Fear is a force for good and bad in the world, and it can be informed or unjustified. The fear of Jews, infidels, capitalists, communists, minorities and odd things in general — these fears are the cause of much of the cruelty and chaos in the world.

What are we afraid of? Strange and exotic things, it seems.

Take our fascination with sharks. There have been many, many shark movies, including the “Jaws” saga, “Deep Blue Sea” and a number of campy original “SyFy” films.

But according to National Geographic’s website, you have a one in 3.7 million chance of having a lethal encounter with a shark. So why are people so afraid? Basically, sharks are really terrifying. Who can watch “Jaws” without feeling a chill when the sailor Quint likens sharks’ eyes to dolls’ eyes?

Americans were petrified when they heard there was a horrible African disease called “Ebola” that made people’s body parts fall off. Never mind the fact that only two Americans ever died from the disease (see CNN: “Doctor’s death marks second U.S. Ebola fatality). It was scary because it was different and unusual.

The fear of the exotic is a large part of our cultural psyche. Drunk drivers might cause tragedy on a regular basis (The CDC reports that in 2014 impaired drivers caused 31 percent of all traffic-related deaths, or 9,967 deaths), but there is nothing remarkable about somebody drinking and driving.

For us, it is simply a part of life; we don’t fear the alcoholic or the partier when we drive down the interstate. So why do so many of us fear the Mexican rapist and the Arab terrorist, even though we are virtually safe from them?

Why do we fear foreign and exotic things but accept the inevitability of alcohol- and gun-related death?

According to the Pew Research Center, first-generation immigrants commit less crimes than natives and second-plus generation immigrants. When a native man commits a horrible crime, he’s a bad apple, but when somebody crosses the border without permission and then does something awful, it feels like we’re being … violated.

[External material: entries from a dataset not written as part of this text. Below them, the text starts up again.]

<file path="config.mk">
export PLATFORM = sky130hd
export DESIGN_NAME = rom_arbiter
export DESIGN_NICKNAME = d
export VERILOG_FILES = /design/src/rtl/rom_arb_pkg.sv /design/src/rtl/rom_arbiter_rr_picker.sv /design/src/rtl/rom_arbiter.sv
export SDC_FILE = /design/constraint.sdc
export NUM_CORES = 1
export LEC_CHECK = 0
export ABC_AREA = 0
export CAP_MARGIN = 20
export CORE_MARGIN = 2
export CORE_UTILIZATION = 38
export DETAILED_ROUTE_END_ITERATION = 10
export PLACE_DENSITY_LB_ADDON = 0.25
export SLEW_MARGIN = 20
export SYNTH_ARGS = -nofsm -noshare
export SYNTH_HDL_FRONTEND = slang
export SYNTH_HIERARCHICAL = 1
export SYNTH_SLANG_ARGS = --single-unit
</file>
<file path="constraint.sdc">
create_clock -name clk -period 4.2 [get_ports clk]
set_input_delay 0.84 -clock clk [delete_from_list [all_inputs] [get_ports clk]]
set_output_delay 0.84 -clock clk [all_outputs]
set_load 0.02 [all_outputs]
</file>
<file path="src/rtl/rom_arb_pkg.sv">
// Shared types and helpers for the ROM arbiter: FSM states, requester limit,
// round-robin pick and one-hot to index conversion.
package rom_arb_pkg;

  typedef enum logic {
    IDLE   = 1'b0,
    ACTIVE = 1'b1
  } arb_state_t;

  localparam int MAX_REQ = 4;

  // Search starts one past the last winner and wraps; unused requester slots
  // are zero, so wrapping over MAX_REQ equals wrapping over NUM_REQ.
  function automatic logic [MAX_REQ-1:0] rr_pick(input logic [MAX_REQ-1:0] req,
                                                 input logic [1:0]         last);
    logic [MAX_REQ-1:0] gnt;
    logic [1:0]         idx;
    gnt = '0;
    for (int k = 1; k <= MAX_REQ; k++) begin
      idx = last + 2'(k);
      if (req[idx] && (gnt == '0)) begin
        gnt[idx] = 1'b1;
      end else begin
        gnt = gnt;
      end
    end
    return gnt;
  endfunction

  function automatic logic [1:0] onehot_idx(input logic [MAX_REQ-1:0] oh);
    logic [1:0] idx;
    idx = 2'd0;
    for (int i = 0; i < MAX_REQ; i++) begin
      if (oh[i]) begin
        idx = idx | 2'(i);
      end else begin
        idx = idx;
      end
    end
    return idx;
  endfunction

endpackage

</file>
<file path="src/rtl/rom_arbiter_rr_picker.sv">
// Combinational winner selection for rom_arbiter.
// ROM_ARB_PRIORITY_EN: requester 0 always wins; the rest rotate when it is idle.
module rr_picker
  import rom_arb_pkg::*;
#(
  parameter int NUM_REQ = 2
) (
  input  logic [NUM_REQ-1:0] req_i,
  input  logic [1:0]         last_i,
  output logic [NUM_REQ-1:0] gnt_o,
  output logic [1:0]         idx_o
);

  logic [MAX_REQ-1:0] req_ext_s;
  logic [MAX_REQ-1:0] gnt_ext_s;

  // Widen the request vector and choose the winner.
  always_comb begin
    req_ext_s                = '0;
    req_ext_s[NUM_REQ-1:0]   = req_i;
    gnt_ext_s                = '0;
`ifdef ROM_ARB_PRIORITY_EN
    if (req_ext_s[0]) begin
      gnt_ext_s[0] = 1'b1;
    end else begin
      gnt_ext_s = rr_pick(req_ext_s, last_i);
    end
`else
    gnt_ext_s = rr_pick(req_ext_s, last_i);
`endif
  end

  assign gnt_o = gnt_ext_s[NUM_REQ-1:0];
  assign idx_o = onehot_idx(gnt_ext_s);

endmodule

</file>
<file path="src/rtl/rom_arbiter.sv">
// Round-robin arbiter sharing one negedge-read ROM among 2..4 requesters.
// Optional ROM_ARB_PRIORITY_EN gives requester 0 fixed top priority.
module rom_arbiter
  import rom_arb_pkg::*;
#(
  parameter int NUM_REQ       = 2,
  parameter int ADDRESS_WIDTH = 16,
  parameter int DATA_WIDTH    = 16
) (
  input  logic                               clk,
  input  logic                               rst_n,
  input  logic [NUM_REQ-1:0]                 sink_req,
  input  logic [NUM_REQ*ADDRESS_WIDTH-1:0]   sink_address,
  output logic [NUM_REQ-1:0]                 src_gnt,
  output logic [NUM_REQ-1:0]                 src_rvalid,
  output logic [DATA_WIDTH-1:0]              src_rdata,
  output logic [ADDRESS_WIDTH-1:0]           src_rom_address,
  output logic                               src_rom_cen,
  output logic                               src_rom_ren,
  input  logic [DATA_WIDTH-1:0]              sink_rom_data
);

  localparam logic [1:0] LAST_RST = 2'(NUM_REQ - 1);

  logic [NUM_REQ-1:0]       pick_gnt_s;
  logic [1:0]               pick_idx_s;
  logic                     any_gnt_s;
  logic [ADDRESS_WIDTH-1:0] sel_addr_s;

  arb_state_t               state_d, state_q;
  logic [1:0]               last_d, last_q;
  logic [1:0]               inflight_d, inflight_q;
  logic [ADDRESS_WIDTH-1:0] addr_d, addr_q;
  logic                     cen_d, cen_q;
  logic                     ren_d, ren_q;
  logic [NUM_REQ-1:0]       rvalid_d, rvalid_q;

  rr_picker #(
    .NUM_REQ (NUM_REQ)
  ) u_picker (
    .req_i  (sink_req),
    .last_i (last_q),
    .gnt_o  (pick_gnt_s),
    .idx_o  (pick_idx_s)
  );

  // Nothing may be granted while reset is held.
  assign src_gnt   = pick_gnt_s & {NUM_REQ{rst_n}};
  assign any_gnt_s = |src_gnt;

  // Address of the winning requester.
  always_comb begin
    sel_addr_s = '0;
    for (int i = 0; i < NUM_REQ; i++) begin
      if (pick_gnt_s[i]) begin
        sel_addr_s = sink_address[i*ADDRESS_WIDTH +: ADDRESS_WIDTH];
      end else begin
        sel_addr_s = sel_addr_s;
      end
    end
  end

  // Sequencer: a grant issues a read next cycle; no grant drops cen/ren.
  always_comb begin
    state_d    = state_q;
    last_d     = last_q;
    inflight_d = inflight_q;
    addr_d     = addr_q;
    cen_d      = 1'b0;
    ren_d      = 1'b0;
    case (state_q)
      IDLE: begin
        if (any_gnt_s) begin
          state_d    = ACTIVE;
          last_d     = pick_idx_s;
          inflight_d = pick_idx_s;
          addr_d     = sel_addr_s;
          cen_d      = 1'b1;
          ren_d      = 1'b1;
        end else begin
          state_d = IDLE;
        end
      end
      ACTIVE: begin
        if (any_gnt_s) begin
          state_d    = ACTIVE;
          last_d     = pick_idx_s;
          inflight_d = pick_idx_s;
          addr_d     = sel_addr_s;
          cen_d      = 1'b1;
          ren_d      = 1'b1;
        end else begin
          state_d = IDLE;
        end
      end
      default: begin
        state_d = IDLE;
      end
    endcase
  end

  // The read issued last cycle returns to its owner now.
  always_comb begin
    rvalid_d = '0;
    for (int i = 0; i < NUM_REQ; i++) begin
      rvalid_d[i] = cen_q && (inflight_q == 2'(i));
    end
  end

  // State and pipeline registers.
  always_ff @(posedge clk or negedge rst_n) begin
    if (!rst_n) begin
      state_q    <= IDLE;
      last_q     <= LAST_RST;
      inflight_q <= 2'd0;
      addr_q     <= '0;
      cen_q      <= 1'b0;
      ren_q      <= 1'b0;
      rvalid_q   <= '0;
    end else begin
      state_q    <= state_d;
      last_q     <= last_d;
      inflight_q <= inflight_d;
      addr_q     <= addr_d;
      cen_q      <= cen_d;
      ren_q      <= ren_d;
      rvalid_q   <= rvalid_d;
    end
  end

  assign src_rvalid      = rvalid_q;
  assign src_rdata       = sink_rom_data;
  assign src_rom_address = addr_q;
  assign src_rom_cen     = cen_q;
  assign src_rom_ren     = ren_q;

endmodule

</file>
**After elaboration in Yosys (flattened, before gate mapping)**

Index checks and enable logic that the tools add are counted.
W data, S select, Z words.

- Input bits: 52
- Register bits: 23
- Logic and storage cells: 63

- Reductions and logical operators: 14
- Eq/ne operators: 1
- $add $sub $neg: 3
- Mux-type cells: 28
- $lt $le $gt $ge: 8
- Bitwise operators: 4

Operators by type and width:

| cell | number |
|---|---|
| $mux W16 | 3 |
| $mux W4 | 4 |
| $logic_not A4 Y1 | 3 |
| $lt A2 B3 Y1 const B | 4 |
| $or A4 B4 Y4 | 3 |
| $mux W1 | 10 |
| $logic_and A1 B1 Y1 | 9 |
| $bmux W1 S2 | 4 |
| $demux W1 S2 | 4 |
| $ge A2 B1 Y1 const B | 4 |
| $mux W2 | 3 |
| $add A2 B2 Y2 const B | 2 |
| $add A2 B1 Y2 const B | 1 |
| $and A2 B2 Y2 | 1 |
| $eq A2 B1 Y1 const B | 1 |
| $logic_not A2 Y1 | 1 |
| $reduce_or A2 Y1 | 1 |

**Logic depth before layout (Yosys ltp)**

Gate-level depths: netlist (run 1).

- Word-level depth: 19
- Depth in mapped cells: 12
- Gate-level depth less buffers: 10

**Modules after synthesis**

The synthesis (run 1) kept the hierarchy.

Modules (own cells, without submodules):

| module | cells an instance | sequential area each (um^2) | area an instance (um^2) | times used |
|---|---|---|---|---|
| rom_arbiter | 126 | 551.8 | 1298.7 | 1 |
| rr_picker | 57 | 0.0 | 425.4 | 1 |

**Least setup slack after synthesis (run 1)**

No wires, ideal clock.

- Kind: reg2out
- Start point: reg last_q[0]
- End point: out src_gnt[1]
- Stages on the path, launching flop included: 11
- Path slack: 140 ps
- Buffers on the path: 1
- Data arrival time: 3220 ps
- Path through: dfstp_2 inv_1 ha_1 nand4b_1 nand3_2 nor2_1 a211o_1 o311ai_0 nand2_1 buf_6 inv_1

- Word-level cells in the longest chain between the ends: 16
- Elaborated cells on any way between the ends: 45
- Classes of those cells: add/sub (3); order compare (8); mux (20); bitwise (4); reduce/logical (10)

Ends and longest elaborated chain:

| what | line | source |
|---|---|---|
| start: declaration | rom_arbiter.sv:31 | `logic [1:0] last_d, last_q;` |
| start signal: assignment | rom_arbiter.sv:122 | `last_q <= last_d;` |
| $add A2 B1 Y2 | rom_arb_pkg.sv:20 | `idx = last + 2'(k);` |
| $lt A2 B3 Y1 (not written as such) or $ge A2 B1 Y1 (tied branches) | rom_arb_pkg.sv:22 | `gnt[idx] = 1'b1;` |
| $logic_and A1 B1 Y1 (not written as such) | rom_arb_pkg.sv:22 |  |
| $mux W1 (not written as such) | rom_arb_pkg.sv:22 |  |
| $demux W1 S2 | n/a |  |
| $mux W4 | rom_arb_pkg.sv:21 | `if (req[idx] && (gnt == '0)) begin` |
| $logic_not A4 Y1 | rom_arb_pkg.sv:21 |  |
| $logic_and A1 B1 Y1 | rom_arb_pkg.sv:21 |  |
| $mux W4 | rom_arb_pkg.sv:21 |  |
| $logic_not A4 Y1 | rom_arb_pkg.sv:21 |  |
| $logic_and A1 B1 Y1 | rom_arb_pkg.sv:21 |  |
| $mux W4 | rom_arb_pkg.sv:21 |  |
| $logic_not A4 Y1 | rom_arb_pkg.sv:21 |  |
| $logic_and A1 B1 Y1 | rom_arb_pkg.sv:21 |  |
| $mux W4 (*) | rom_arb_pkg.sv:21 |  |
| net pick_gnt_s[1] | rom_arbiter.sv:25 | `logic [NUM_REQ-1:0] pick_gnt_s;` |
| $and A2 B2 Y2 (*) | rom_arbiter.sv:48 | `assign src_gnt = pick_gnt_s & {NUM_REQ{rst_n}};` |
| end: declaration | rom_arbiter.sv:14 | `output logic [NUM_REQ-1:0] src_gnt,` |

Mark *: on every way through the listed nets, which the timed path passes. The rest lies on a longest branch. The select of a mux whose other input is x is not followed.

**Final worst setup path (run 1)**

- Start point: in sink_req[1]
- End point: out src_gnt[0]

- Word-level cells in the longest chain between the ends: 13
- Elaborated cells on any way between the ends: 22
- Classes of those cells: mux (12); bitwise (4); reduce/logical (6)

Ends and longest elaborated chain:

| what | line | source |
|---|---|---|
| start: declaration | rom_arbiter.sv:12 | `input logic [NUM_REQ-1:0] sink_req,` |
| $bmux W1 S2 | rom_arb_pkg.sv:21 |  |
| $mux W1 (not written as such) | rom_arb_pkg.sv:21 |  |
| $mux W4 | rom_arb_pkg.sv:21 |  |
| $logic_not A4 Y1 | rom_arb_pkg.sv:21 |  |
| $logic_and A1 B1 Y1 | rom_arb_pkg.sv:21 |  |
| $mux W4 | rom_arb_pkg.sv:21 |  |
| $logic_not A4 Y1 | rom_arb_pkg.sv:21 |  |
| $logic_and A1 B1 Y1 | rom_arb_pkg.sv:21 |  |
| $mux W4 | rom_arb_pkg.sv:21 |  |
| $logic_not A4 Y1 | rom_arb_pkg.sv:21 |  |
| $logic_and A1 B1 Y1 | rom_arb_pkg.sv:21 |  |
| $mux W4 (*) | rom_arb_pkg.sv:21 |  |
| net pick_gnt_s[0] | rom_arbiter.sv:25 |  |
| $and A2 B2 Y2 (*) | rom_arbiter.sv:48 |  |

Marked as above.

==> run metrics, run 1 <==
RSZ-0062 raised after global routing=no; part of the power in registers=19.9%; Max-Slew Margin vs Limit=64.48%; ys async rst share=100.0%; post-route setup TNS=0 ns; crit-path cells=clkdlybuf4s50_1, mux2i_4, and3b_1, a2111oi_1, a32oi_1, o21ai_1, and2_1, dlymetal6s2s_1; Final Cell Area=0.002375 sq mm; I/O Buffers=57; Area growth syn-to-layout=37.74%; total grt overflow=0; vias=1508; layout cells sized above 1=20.26%; htree depth=1; Die Width=71.36 um; crit path launch type=primary input; Starting Density=39.60%; sequential-to-total area share from yosys stat=32.00%; switching share of power=43.06%; sw power=859.0 uW; final net count=293; worst clock skew=0.01054 ns; mux contribution to synthesized area=2.104%; first-pass GRT wire length=7238 um; Comb pwr share=70.3%; Pwr per Cell Area=840.1 mW/mm^2; area share of fa/ha/maj cells after synthesis=5.806%; CP top delay family=buffers and inverters; synth unique cells=45; Synth Area in XOR/XNOR=0%; Ports=90; Final Util=54.54%; status=finished, final reports clean; First-pass DRT Iterations=4; Post-DP Area=0.002268 sq mm; Leakage=0.001067 uW; clock power share=9.7%; largest family of logic cells by synthesized area=simple AND/OR/NAND/NOR gates; synth top area cells=dfrtp_1 30%, and3b_1 8.1%, buf_4 7.4%, ha_1 5.8%, o22ai_2 5.8%; vias in the first global route=1525; Clk pin slew, worst setup/hold paths=0.08 ns; Die Area=0.005092 sq mm; Synth Area in Compound Gates=19.38%; CTS Buf Count=3; Final HPWL DP=3207 um; TritonCTS clock tree=yes; Worst-Margin Slew=0.5304 ns; post-route ant nets=0; Max Slew Vio Count=0; Yosys warnings=6; CTS sink count=22; VDD IR-drop max=0.0003122 V; core area=0.004354 sq mm; Skew-Pair Late Insertion Delay=0.26 ns; initial antenna violation count=0; CP Max Fanout=6; Min-Delay Path Class=reg -> reg; internal power=1136 uW; final setup violating endpoints=0; Post-synth EDFFs=0; ANT cells=0; gpl congestion=0.8846; Synth top cells by count=24 x nor2_1, 21 x dfrtp_1, 17 x buf_4; clock root cell=clkbuf_8; syn_area_per_cell=9.422 sq um; Synth area leader=dfrtp_1; #FFs+latches synth=22; drt via density=5.310; Post-Synth Simple-Gate Area=27.79%; most used flip-flop cell after synthesis=dfrtp_1; die height=71.36 um; CP bufs+invs=2; fmax=0.2618 GHz; Post-Synthesis Net Count=243; most frequent cell after synthesis=nor2_1; Final Hold Viols=0; total of max-cap violations=0; fin crit period=3.819 ns; WL/cell=15.08 um; num rows=24; mapped cell area=0.001724 sq mm; top cell type's share of synthesized area=30.48%; final WL=4284 um; Residual DRC=0; GR Util All Layers=17.33%; largest net degree at the start of global routing=30; CP Class=in -> out; crit path DAT=2.98 ns; slowest cell on the critical path=clkdlybuf4s50_1; fin crit share=90.93%; critical path capture point type=output pin; Cells after Synth=183; Clock Tree Buf Depth=2; CP peak stage delay=0.49 ns; Worst EP required=3.36 ns; Iteration-0 DRC Markers=71
worst reg2reg max path, stage by stage, from the launching register on:
cell      delay [ns]
dfstp_2         0.57
inv_1           0.09
ha_1            0.40
nand4b_1        0.18
nand3_2         0.14
buf_4           0.18
o2bb2a_1        0.31
a32oi_1         0.21
o21ai_1         0.10
buf_4           0.15
o21ai_0         0.43
mux2_2          0.39
timing repair:
item	CTS	global route
hold endpoints to repair	0	0
hold buffers	0	0
buffers inserted	0	1
resized for setup	4	3
endpoints found under the setup margin	2	2
per-layer routing:
layer / routed length [um] / global-route usage, %
met1: 1916 / 22.85
met2: 2043 / 28.81
met3: 295 / 2.954
met5: 0 / 0
met4: 28 / 5.870
registers in the layout, indices dropped and copies added, names as in the netlist:
name	cells
src_rom_address	16
last_q	2
src_rvalid	2
inflight_q	1
src_rom_ren	1
power groups by stage:
| stage | clock network, uW | registers, uW | logic (uW) |
|---|---|---|---|
| finish | 194 | 398 | 1400 |
| global route | 211 | 416 | 1530 |
| CTS | 202 | 406 | 1390 |
| detailed placement | 0 | 408 | 1370 |
| global placement | 0 | 407 | 1370 |
| floorplan | 0 | 512 | 833 |
stage by stage:
step           std cells  hold WS [ns]  power, uW  worst slack, ns
4_1_cts              283        0.5148       2000          0.01419
5_1_grt              284        0.5182       2159           0.1922
6_report             284        0.4986       1995           0.3809
2_1_floorplan        183        0.4241       1344           0.1403
3_3_place_gp         279        0.4966       1777         -0.09341
3_5_place_dp         279        0.4907       1779          -0.1628
worst paths after layout:
check | from | end | slack, ns | depth (start not counted)
max in group asynchronous | rst_n | src_rom_address[1]$_DFFE_PN0P_ | 3.00 | 2
min in group asynchronous | rst_n | inflight_q[0]$_DFFE_PN0P_ | 0.53 | 1
min | last_q[0]$_DFFE_PN1P_ | last_q[0]$_DFFE_PN1P_ | 0.50 | 2
max reg2reg | last_q[0]$_DFFE_PN1P_ | last_q[1]$_DFFE_PN0P_ | 0.92 | 11
max | sink_req[1] | src_gnt[0] | 0.38 | 8
min reg2reg | last_q[0]$_DFFE_PN1P_ | last_q[0]$_DFFE_PN1P_ | 0.50 | 2
logic make-up after synthesis:
logic type                 Yosys count
adders and majority gates            8
muxes                                3
buffers and inverters               33
DFF                                 22
AOI/OAI and AO/OA                   39
and+or+nand+nor                     78
area by class of cell:
cell class | count | area, sq um
sequential | 22 | 551.8
timing repair buffer | 71 | 688.2
clock inverter | 1 | 30.03
multi-input combinational | 128 | 972.2
tap | 52 | 65.06
clock buffer | 3 | 41.29
fill | 402 | 1979
inverter | 7 | 26.28
placed cells by master (no fill, tap or decap), drive strengths merged:
cell	count
dfstp	1
a31o	1
or3	1
mux2i	1
nand3	2
a211o	2
dfrtp	21
and3b	16
nor2b	1
a32oi	1
and2	1
o311ai	1
nor4bb	1
a2111oi	1
clkbuf	3
dlymetal6s2s	2
bufinv	1
a311oi	1
nand2	8
o31ai	4
o31a	1
a21oi	1
o21ai	3
nor2	24
o2bb2ai	3
nor3	18
ha	8
o2bb2a	2
nand4	1
o22ai	16
nor3b	1
mux2	2
o211ai	1
buf	15
nand4b	1
clkdlybuf4s50	54
inv	7
o41ai	1
or2	3
Power figures use the tool's default switching activity.
==> run 2: changes to the inputs <==
Settings changed: SETUP_SLACK_MARGIN from default to 0.15.
==> run metrics, run 2 (synthesis gave the netlist of run 1 again) <==
commonest non-fill, non-tap cell in the layout=clkdlybuf4s50_1; ANT cells=0 (unchanged); Clock Tree Buf Depth=2 (unchanged); Area growth syn-to-layout=37.66% (about the same); Multi-input gate area=970.9 sq um (-0.13%); initial antenna violation count=0 (unchanged); die height=71.36 um (unchanged); CP top delay family=buffers and inverters; final setup violating endpoints=0 (unchanged); max reg flops=16 (unchanged); total power=1969 uW (-1.3%); post-route ant nets=0 (unchanged); vias in the first global route=1492 (-2.2%); gpl congestion=0.9165 (+3.6%); Iteration-0 DRC Markers=63 (-11%); CP peak stage delay=0.49 ns (about the same); htree depth=1 (unchanged); Hold-fix buffers, CTS=0 (unchanged); crit path DAT=3.06 ns (+0.08 ns); Die Area=0.005092 sq mm (unchanged); slowest cell on the critical path=clkdlybuf4s50_1; Min-Delay Path Class=reg -> reg; WL/cell=14.83 um (-1.7%); Max-Slew Margin vs Limit=65.64% (+1.2 points); final WL=4241 um (-1.0%); final cell count without fillers=286 (+0.70%); R2R depth=12 (+1); Ports=90 (unchanged); largest net degree at the start of global routing=31 (+3.3%); WHS Path Cells=1 (-1); # fillers=402 (unchanged); fin crit share=92.81% (+1.9 points); status=finished, final reports clean; Clk pin slew, worst setup/hold paths=0.07 ns (about the same); CP Max Fanout=6 (unchanged); critical path capture point type=output pin; layout cells sized above 1=20.94% (+0.68 points); CTS Buf Count=3 (unchanged); Worst-Margin Slew=0.5155 ns (-0.01492 ns); total grt overflow=0 (unchanged); Reg area=551.8 sq um (unchanged); GR Util All Layers=16.73% (-0.60 points); VDD IR-drop max=0.0003106 V (-0.53%); Pwr per Cell Area=829.4 mW/mm^2 (-1.3%); num rows=24 (unchanged); I/O Buffers=57 (unchanged); crit path launch type=primary input; CTS sink count=22 (unchanged); core area=0.004354 sq mm (unchanged); Crit path depth=8 (unchanged); Max Slew Vio Count=0 (unchanged); crit-path cells=clkdlybuf4s50_1, mux2i_4, and3b_1, a2111oi_0, a32oi_1, o21ai_1, and2_1, clkdlybuf4s15_1; RSZ-0062 raised after global routing=no; Leakage=0.001056 uW (-1.0%); CP Class=in -> out; dpl cells=281 (+0.72%); final net count=295 (+0.68%); Starting Density=39.60% (unchanged); fin crit period=3.898 ns (+0.07875 ns); TritonCTS clock tree=yes; fmax=0.2566 GHz (-2.0%); Die Width=71.36 um (unchanged); vias=1507 (-0.066%); commonest cells after routing, fill and taps aside=54 x clkdlybuf4s50_1, 24 x nor2_1, 21 x dfrtp_1; total of max-cap violations=0 (unchanged); first-pass GRT wire length=7100 um (-1.9%); Residual DRC=0 (unchanged); First-pass DRT Iterations=4 (unchanged); worst clock skew=0.01235 ns (+0.001805 ns); CP bufs+invs=2 (unchanged); clock root cell=clkbuf_8; Worst EP required=3.36 ns (about the same); Final Hold Viols=0 (unchanged); Final HPWL DP=3083 um (-3.9%); Skew-Pair Late Insertion Delay=0.26 ns (about the same); Final Util=54.51% (about the same); drt via density=5.269 (-0.77%)
-- run 2: cell count changes in the layout (fill, tap and decap cells not counted) --
| cell | before | now |
|---|---|---|
| a2111oi_1 | 1 | 0 |
| clkdlybuf4s15_1 | 0 | 1 |
| buf_12 | 1 | 0 |
| buf_4 | 13 | 16 |
| dlymetal6s2s_1 | 2 | 1 |
| a2111oi_0 | 0 | 1 |
-- run 2: path summary, 6_finish.rpt --
kind                                                 from                             end  slack, ns
worst max-delay path                          sink_req[1]                      src_gnt[0]       0.30
worst min-delay path            inflight_q[0]$_DFFE_PN0P_         src_rvalid[0]$_DFF_PN0_       0.46
worst max register to register      last_q[0]$_DFFE_PN1P_  src_rom_address[6]$_DFFE_PN0P_       1.05
worst min register to register  inflight_q[0]$_DFFE_PN0P_         src_rvalid[0]$_DFF_PN0_       0.46
max in group asynchronous                           rst_n           last_q[0]$_DFFE_PN1P_       2.93
min in group asynchronous                           rst_n  src_rom_address[1]$_DFFE_PN0P_       0.54
-- run 2: what timing repair did --
action,4_1_cts,5_1_grt
setup endpoints to repair,2,2
buffers inserted,1,0
gates resized for setup,3,3
-- run 2: where the power goes --
group | total, uW | switching (uW) | leakage (uW) | internal, uW
Combinational | 1380 | 716 | 0.000749 | 664
Sequential | 394 | 72.8 | 0.000271 | 321
Clock | 195 | 67.9 | 0.0000357 | 127
Total | 1970 | 856 | 0.00106 | 1110
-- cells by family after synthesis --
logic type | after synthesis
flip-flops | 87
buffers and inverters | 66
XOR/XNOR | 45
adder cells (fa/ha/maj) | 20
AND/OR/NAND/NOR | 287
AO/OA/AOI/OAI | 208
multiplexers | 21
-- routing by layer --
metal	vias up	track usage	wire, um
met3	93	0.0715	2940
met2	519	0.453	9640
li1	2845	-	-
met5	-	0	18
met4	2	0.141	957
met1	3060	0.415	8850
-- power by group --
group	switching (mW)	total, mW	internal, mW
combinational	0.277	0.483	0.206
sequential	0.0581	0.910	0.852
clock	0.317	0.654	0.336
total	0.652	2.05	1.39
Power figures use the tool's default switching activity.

Ben Shapiro, on the right-wing website, tells of several high profile illegal-immigrant criminals in the piece “IS TRUMP RIGHT?” One such man, a Mexican native who had been deported from the U.S. five times, eventually went on to murder 32-year-old Katie Steinle. The undocumented fella was trying to take advantage of sanctuary city policies.

One can understand Shapiro’s anger at such a thing, but we must keep things in perspective. When John Smith the Drunkard kills a young lady in his car, we don’t see conservatives saying that alcohol must be outlawed. But a deranged Islamist shoots up a club in Orlando, and now we are expected to think its reasonable to ban Muslims from coming here.

For the record, I do believe we should secure our border and screen refugees. But there is a point when skepticism of multi-culturism becomes simple paranoia.

We will be attacked by Islamic terrorists in the near future, and an illegal immigrant will commit murder or rape — these things are statistical inevitabilities.

But according to the non-partisan Migration Policy Institute, from 2001 to 2015, 784,000 Syrian refugees came to the states and exactly three of them were arrested for planning terrorist activities. Syrians and Mexicans are just sharks waddling around, scaring the living daylights out of us.